DATASET CONTENT:

────────

## flow/config.mk

```make
export PLATFORM = sky130hd
export DESIGN_NAME = tmds_channel
export DESIGN_NICKNAME = tmds_channel
export VERILOG_FILES = /design/flow/design.v
export SDC_FILE = /design/flow/constraint.sdc
export NUM_CORES = 4
export LEC_CHECK = 1
export CORE_UTILIZATION = 30
```

## flow/constraint.sdc

```tcl
current_design tmds_channel

set clk_period 10.3
set clk_io_pct 0.2

create_clock -name clk0 -period $clk_period [get_ports {clk_pixel}]

set non_clock_inputs [all_inputs -no_clocks]
set_input_delay [expr $clk_period * $clk_io_pct] -clock clk0 $non_clock_inputs
set_output_delay [expr $clk_period * $clk_io_pct] -clock clk0 [all_outputs]
```

## flow/design.v

```verilog
module tmds_channel (
	clk_pixel,
	video_data,
	data_island_data,
	control_data,
	mode,
	tmds
);
	parameter [1:0] CN = 0;
	input wire clk_pixel;
	input wire [7:0] video_data;
	input wire [3:0] data_island_data;
	input wire [1:0] control_data;
	input wire [2:0] mode;  
	output reg [9:0] tmds = 10'b1101010100;
	reg signed [4:0] acc = 5'sd0;
	reg [8:0] q_m;
	reg [9:0] q_out;
	wire [9:0] video_coding;
	assign video_coding = q_out;
	reg [3:0] N1D;
	reg signed [4:0] N1q_m07;
	reg signed [4:0] N0q_m07;
	always @(*) begin
		N1D = video_data[0] + video_data[1] + video_data[2] + video_data[3] + video_data[4] + video_data[5] + video_data[6] + video_data[7];
		case (q_m[0] + q_m[1] + q_m[2] + q_m[3] + q_m[4] + q_m[5] + q_m[6] + q_m[7])
			4'b0000: N1q_m07 = 5'sd0;
			4'b0001: N1q_m07 = 5'sd1;
			4'b0010: N1q_m07 = 5'sd2;
			4'b0011: N1q_m07 = 5'sd3;
			4'b0100: N1q_m07 = 5'sd4;
			4'b0101: N1q_m07 = 5'sd5;
			4'b0110: N1q_m07 = 5'sd6;
			4'b0111: N1q_m07 = 5'sd7;
			4'b1000: N1q_m07 = 5'sd8;
			default: N1q_m07 = 5'sd0;
		endcase
		N0q_m07 = 5'sd8 - N1q_m07;
	end
	reg signed [4:0] acc_add;
	integer i;
	always @(*) begin
		if ((N1D > 4'd4) || ((N1D == 4'd4) && (video_data[0] == 1'd0))) begin
			q_m[0] = video_data[0];
			for (i = 0; i < 7; i = i + 1)
				q_m[i + 1] = q_m[i] ~^ video_data[i + 1];
			q_m[8] = 1'b0;
		end
		else begin
			q_m[0] = video_data[0];
			for (i = 0; i < 7; i = i + 1)
				q_m[i + 1] = q_m[i] ^ video_data[i + 1];
			q_m[8] = 1'b1;
		end
		if ((acc == 5'sd0) || (N1q_m07 == N0q_m07)) begin
			if (q_m[8]) begin
				acc_add = N1q_m07 - N0q_m07;
				q_out = {~q_m[8], q_m[8], q_m[7:0]};
			end
			else begin
				acc_add = N0q_m07 - N1q_m07;
				q_out = {~q_m[8], q_m[8], ~q_m[7:0]};
			end
		end
		else if (((acc > 5'sd0) && (N1q_m07 > N0q_m07)) || ((acc < 5'sd0) && (N1q_m07 < N0q_m07))) begin
			q_out = {1'b1, q_m[8], ~q_m[7:0]};
			acc_add = (N0q_m07 - N1q_m07) + (q_m[8] ? 5'sd2 : 5'sd0);
		end
		else begin
			q_out = {1'b0, q_m[8], q_m[7:0]};
			acc_add = (N1q_m07 - N0q_m07) - (~q_m[8] ? 5'sd2 : 5'sd0);
		end
	end
	always @(posedge clk_pixel) acc <= (mode != 3'd1 ? 5'sd0 : acc + acc_add);
	reg [9:0] control_coding;
	always @(*)
	begin
		case (control_data)
			2'b00: control_coding = 10'b1101010100;
			2'b01: control_coding = 10'b0010101011;
			2'b10: control_coding = 10'b0101010100;
			2'b11: control_coding = 10'b1010101011;
		endcase
	end
	reg [9:0] terc4_coding;
	always @(*)
	begin
		case (data_island_data)
			4'b0000: terc4_coding = 10'b1010011100;
			4'b0001: terc4_coding = 10'b1001100011;
			4'b0010: terc4_coding = 10'b1011100100;
			4'b0011: terc4_coding = 10'b1011100010;
			4'b0100: terc4_coding = 10'b0101110001;
			4'b0101: terc4_coding = 10'b0100011110;
			4'b0110: terc4_coding = 10'b0110001110;
			4'b0111: terc4_coding = 10'b0100111100;
			4'b1000: terc4_coding = 10'b1011001100;
			4'b1001: terc4_coding = 10'b0100111001;
			4'b1010: terc4_coding = 10'b0110011100;
			4'b1011: terc4_coding = 10'b1011000110;
			4'b1100: terc4_coding = 10'b1010001110;
			4'b1101: terc4_coding = 10'b1001110001;
			4'b1110: terc4_coding = 10'b0101100011;
			4'b1111: terc4_coding = 10'b1011000011;
		endcase
	end
	wire [9:0] video_guard_band;
	generate
		if ((CN == 0) || (CN == 2)) begin : genblk1
			assign video_guard_band = 10'b1011001100;
		end
		else begin : genblk1
			assign video_guard_band = 10'b0100110011;
		end
	endgenerate
	wire [9:0] data_guard_band;
	generate
		if ((CN == 1) || (CN == 2)) begin : genblk2
			assign data_guard_band = 10'b0100110011;
		end
		else begin : genblk2
			assign data_guard_band = (control_data == 2'b00 ? 10'b1010001110 : (control_data == 2'b01 ? 10'b1001110001 : (control_data == 2'b10 ? 10'b0101100011 : 10'b1011000011)));
		end
	endgenerate
	always @(posedge clk_pixel)
	begin
		case (mode)
			3'd0: tmds <= control_coding;
			3'd1: tmds <= video_coding;
			3'd2: tmds <= video_guard_band;
			3'd3: tmds <= terc4_coding;
			3'd4: tmds <= data_guard_band;
		endcase
	end
endmodule
```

────────

Copy whichever lines in the listing above hold "else".

SOLUTION FOR THIS PROBLEM:
		else begin
			else begin
		else if (((acc > 5'sd0) && (N1q_m07 > N0q_m07)) || ((acc < 5'sd0) && (N1q_m07 < N0q_m07))) begin
		else begin
		else begin : genblk1
		else begin : genblk2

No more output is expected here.